Pongamos que abro en Madrid las arcas del pretérito y desfilan todos los tiempos en sepia que comunican los extremos del ancho mundo, las playas más lejanas con el callejón de los encantos donde brindan invisibles los poetas muertos y una cupletista incapaz de envejecer. Supongo que es cosa de encantamiento descifrar en los códices invaluables del pasado intemporal los jeroglíficos y pictogramas de culturas milenarias que han quedado tatuadas en la piel de quien pasa velozmente en bicicleta, a la carrera cotidiana de repartir una pizza o tortilla española a los habitantes de un piso que lleva todo el año en confinamiento, aunque la joven que se anida en el salón abulta las redes sociales con imágenes inventadas de sus viajes por el mundo.

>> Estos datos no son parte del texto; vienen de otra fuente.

### config.mk
export PLATFORM = sky130hd
export DESIGN_NAME = ysyx_22050368_issue_ctrl
export DESIGN_NICKNAME = d
export VERILOG_FILES = /design/src/rtl/ysyx_22050368_issue_ctrl.sv
export SDC_FILE = /design/constraint.sdc
export NUM_CORES = 1
export LEC_CHECK = 0
export ABC_AREA = 1
export BUFFER_PORTS_ARGS = -buffer_cell sky130_fd_sc_hd__buf_2
export CORE_ASPECT_RATIO = 1.75
export CORE_MARGIN = 2
export CORE_UTILIZATION = 56
export CTS_BUF_LIST = sky130_fd_sc_hd__clkbuf_4 sky130_fd_sc_hd__clkbuf_8
export CTS_CLUSTER_DIAMETER = 100
export DETAILED_ROUTE_END_ITERATION = 8
export PLACE_DENSITY = 0.9
export REMOVE_ABC_BUFFERS = 1
export SYNTH_ARGS = -nofsm -noshare
export SYNTH_HDL_FRONTEND = slang
export SYNTH_SLANG_ARGS = --single-unit
export TNS_END_PERCENT = 100
### constraint.sdc
create_clock -name clk -period 6.5 [get_ports clk]
set_input_delay 0.975 -clock clk [delete_from_list [all_inputs] [get_ports clk]]
set_output_delay 0.975 -clock clk [all_outputs]
set_load 0.01 [all_outputs]
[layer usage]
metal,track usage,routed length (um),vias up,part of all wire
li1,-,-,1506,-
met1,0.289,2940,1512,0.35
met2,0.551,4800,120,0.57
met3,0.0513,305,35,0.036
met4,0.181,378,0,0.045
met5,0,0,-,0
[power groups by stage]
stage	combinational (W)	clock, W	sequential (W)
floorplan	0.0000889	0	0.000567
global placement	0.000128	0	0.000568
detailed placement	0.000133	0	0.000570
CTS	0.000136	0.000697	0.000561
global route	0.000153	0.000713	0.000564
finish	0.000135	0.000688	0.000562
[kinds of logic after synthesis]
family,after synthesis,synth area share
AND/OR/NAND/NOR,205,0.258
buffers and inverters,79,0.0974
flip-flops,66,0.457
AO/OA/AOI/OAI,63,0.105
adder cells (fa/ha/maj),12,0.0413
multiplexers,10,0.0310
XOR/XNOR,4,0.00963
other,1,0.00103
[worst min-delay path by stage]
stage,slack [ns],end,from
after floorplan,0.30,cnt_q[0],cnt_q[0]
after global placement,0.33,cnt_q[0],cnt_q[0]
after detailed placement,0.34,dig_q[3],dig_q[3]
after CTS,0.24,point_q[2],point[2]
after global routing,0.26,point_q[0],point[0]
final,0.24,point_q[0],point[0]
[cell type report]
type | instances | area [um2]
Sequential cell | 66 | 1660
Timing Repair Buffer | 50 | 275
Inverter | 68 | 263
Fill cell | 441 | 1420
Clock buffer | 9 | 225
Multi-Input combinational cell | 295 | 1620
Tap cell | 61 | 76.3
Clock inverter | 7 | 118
[src/rtl/interrupt_sequencer.sv]
// 6502-style RST/NMI/IRQ/BRK sequencer: pushes PC and P, fetches the vector, loads PC.
// Optional INTSEQ_NMI_HIJACK_EN lets a pending NMI take over the vector fetch of IRQ/BRK.
module interrupt_sequencer
    import interrupt_sequencer_pkg::*;
(
    input  logic                  clk,
    input  logic                  reset,
    interrupt_sequencer_if.master bus
);

`ifdef INTSEQ_NMI_HIJACK_EN
    localparam bit HIJACK_EN = 1'b1;
`else
    localparam bit HIJACK_EN = 1'b0;
`endif

    seq_state_e           state, state_nxt;
    src_e                 src_q, src_nxt, vec_src;
    logic [REG_WIDTH-1:0] sp_q, sp_nxt, lo_q, lo_nxt;
    logic                 nmi_pending, nmi_req, nmi_clear, hijack;

    nmi_edge_detect u_nmi (
        .clk     (clk),
        .reset   (reset),
        .nmi_n   (bus.nmi_n),
        .clear   (nmi_clear),
        .pending (nmi_pending),
        .req     (nmi_req)
    );

    assign hijack  = HIJACK_EN && nmi_pending && (src_q == SRC_IRQ || src_q == SRC_BRK);
    assign bus.src = src_q;

    always_ff @(posedge clk or posedge reset) begin
        if (reset) begin
            state <= RST_HOLD;
            src_q <= SRC_RST;
            sp_q  <= '0;
            lo_q  <= '0;
        end else begin
            state <= state_nxt;
            src_q <= src_nxt;
            sp_q  <= sp_nxt;
            lo_q  <= lo_nxt;
        end
    end

    always_comb begin
        state_nxt      = state;
        src_nxt        = src_q;
        sp_nxt         = sp_q;
        lo_nxt         = lo_q;
        vec_src        = src_q;
        nmi_clear      = 1'b0;
        bus.busy       = 1'b1;
        bus.addr       = '0;
        bus.data_out   = '0;
        bus.mem_we     = 1'b0;
        bus.sp_out     = '0;
        bus.sp_we      = 1'b0;
        bus.pc_out     = '0;
        bus.pc_we      = 1'b0;
        bus.set_i      = 1'b0;
        bus.done       = 1'b0;

        case (state)
            RST_HOLD: begin
                state_nxt = PUSH_PCH;
                src_nxt   = SRC_RST;
                sp_nxt    = bus.sp_in;
            end
            IDLE: begin
                bus.busy = 1'b0;
                if (bus.instr_boundary) begin
                    if (nmi_req)           src_nxt = SRC_NMI;
                    else if (bus.brk_req)  src_nxt = SRC_BRK;
                    else                   src_nxt = SRC_IRQ;
                    if (nmi_req || bus.brk_req || (!bus.irq_n && !bus.irq_disable)) begin
                        state_nxt = PUSH_PCH;
                        sp_nxt    = bus.sp_in;
                    end else begin
                        src_nxt = src_q;
                    end
                end
            end
            PUSH_PCH, PUSH_PCL, PUSH_P: begin
                // Reset walks the stack pointer like a real push but never writes memory.
                bus.addr   = STACK_BASE | {{(ADDR_WIDTH-REG_WIDTH){1'b0}}, sp_q};
                bus.sp_out = sp_q - 1'b1;
                bus.sp_we  = 1'b1;
                bus.mem_we = (src_q != SRC_RST);
                sp_nxt     = sp_q - 1'b1;
                case (state)
                    PUSH_PCH: begin
                        bus.data_out = bus.pc_in[ADDR_WIDTH-1:REG_WIDTH];
                        state_nxt    = PUSH_PCL;
                    end
                    PUSH_PCL: begin
                        bus.data_out = bus.pc_in[REG_WIDTH-1:0];
                        state_nxt    = PUSH_P;
                    end
                    default: begin
                        bus.data_out = (bus.status_in & 8'hCF) | 8'h20 |
                                       ((src_q == SRC_BRK) ? 8'h10 : 8'h00);
                        state_nxt    = VEC_LO;
                    end
                endcase
            end
            VEC_LO: begin
                vec_src   = hijack ? SRC_NMI : src_q;
                bus.addr  = vec_base(vec_src);
                bus.set_i = 1'b1;
                lo_nxt    = bus.data_in;
                src_nxt   = vec_src;
                nmi_clear = (vec_src == SRC_NMI);
                state_nxt = VEC_HI;
            end
            VEC_HI: begin
                bus.addr   = vec_base(src_q) + 16'd1;
                bus.pc_out = {bus.data_in, lo_q};
                bus.pc_we  = 1'b1;
                bus.done   = 1'b1;
                state_nxt  = IDLE;
            end
            default: state_nxt = RST_HOLD;
        endcase
    end

endmodule
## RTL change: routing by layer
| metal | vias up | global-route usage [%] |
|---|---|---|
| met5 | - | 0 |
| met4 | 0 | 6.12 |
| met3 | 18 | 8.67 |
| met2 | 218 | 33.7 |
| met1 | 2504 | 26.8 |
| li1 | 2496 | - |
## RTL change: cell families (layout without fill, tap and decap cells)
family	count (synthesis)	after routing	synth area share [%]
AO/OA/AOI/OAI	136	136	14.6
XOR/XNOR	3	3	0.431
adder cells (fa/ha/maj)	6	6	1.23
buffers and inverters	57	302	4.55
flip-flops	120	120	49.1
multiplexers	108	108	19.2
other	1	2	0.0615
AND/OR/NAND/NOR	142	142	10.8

Pongamos que abre Madrid su corazón en cada lánguido suspiro de sus enrevesadas calles atormentadas por la misma cantidad de coches de siempre, visto que los transeúntes reniegan de infectarse en autobuses y demás andenes del transporte público y pongamos que abro el corazón de Madrid para cobijar a los gitanos que duermen en los portales de los edificios, ahora que ha vuelto el frío en el año sin primavera ni promesas y pongamos que abro de Madrid los lienzos de sus atardeceres para informarle a la estética que efectivamente son obra de Diego Velázquez y que abro la página de una calleja añeja como quien pasa de párrafo en la mejor historia jamás contada de un tal Miguel de Cervantes y que abro de Madrid el frasco de las esencias raras y bonhomía callada, la caballerosa calma de la procrastinación y los incontables ejemplos de resiliencia y la grosera coquetería del desdén y esos nefandos momentos de desprecio y las aceras solitarias en el viento que va trazando su sombra a la mediatarde cuándo parece que ya nadie recuerda la siesta y el bullicio, la fiesta y el barullo con el que parecía que todo Madrid se iba quitando los miedos y las distancias, creyéndose inmune o curada de esa invisible micropartícula que mata pulmones y provoca que el beso que tanta falta hacía desde hace meses se queda no más que en una insinuación de antojo, un roce impalpable de labios a la distancia sin una gota de salivas unidas… aunque todo ello no deja de ser nube entrañable que nos mantiene vivos.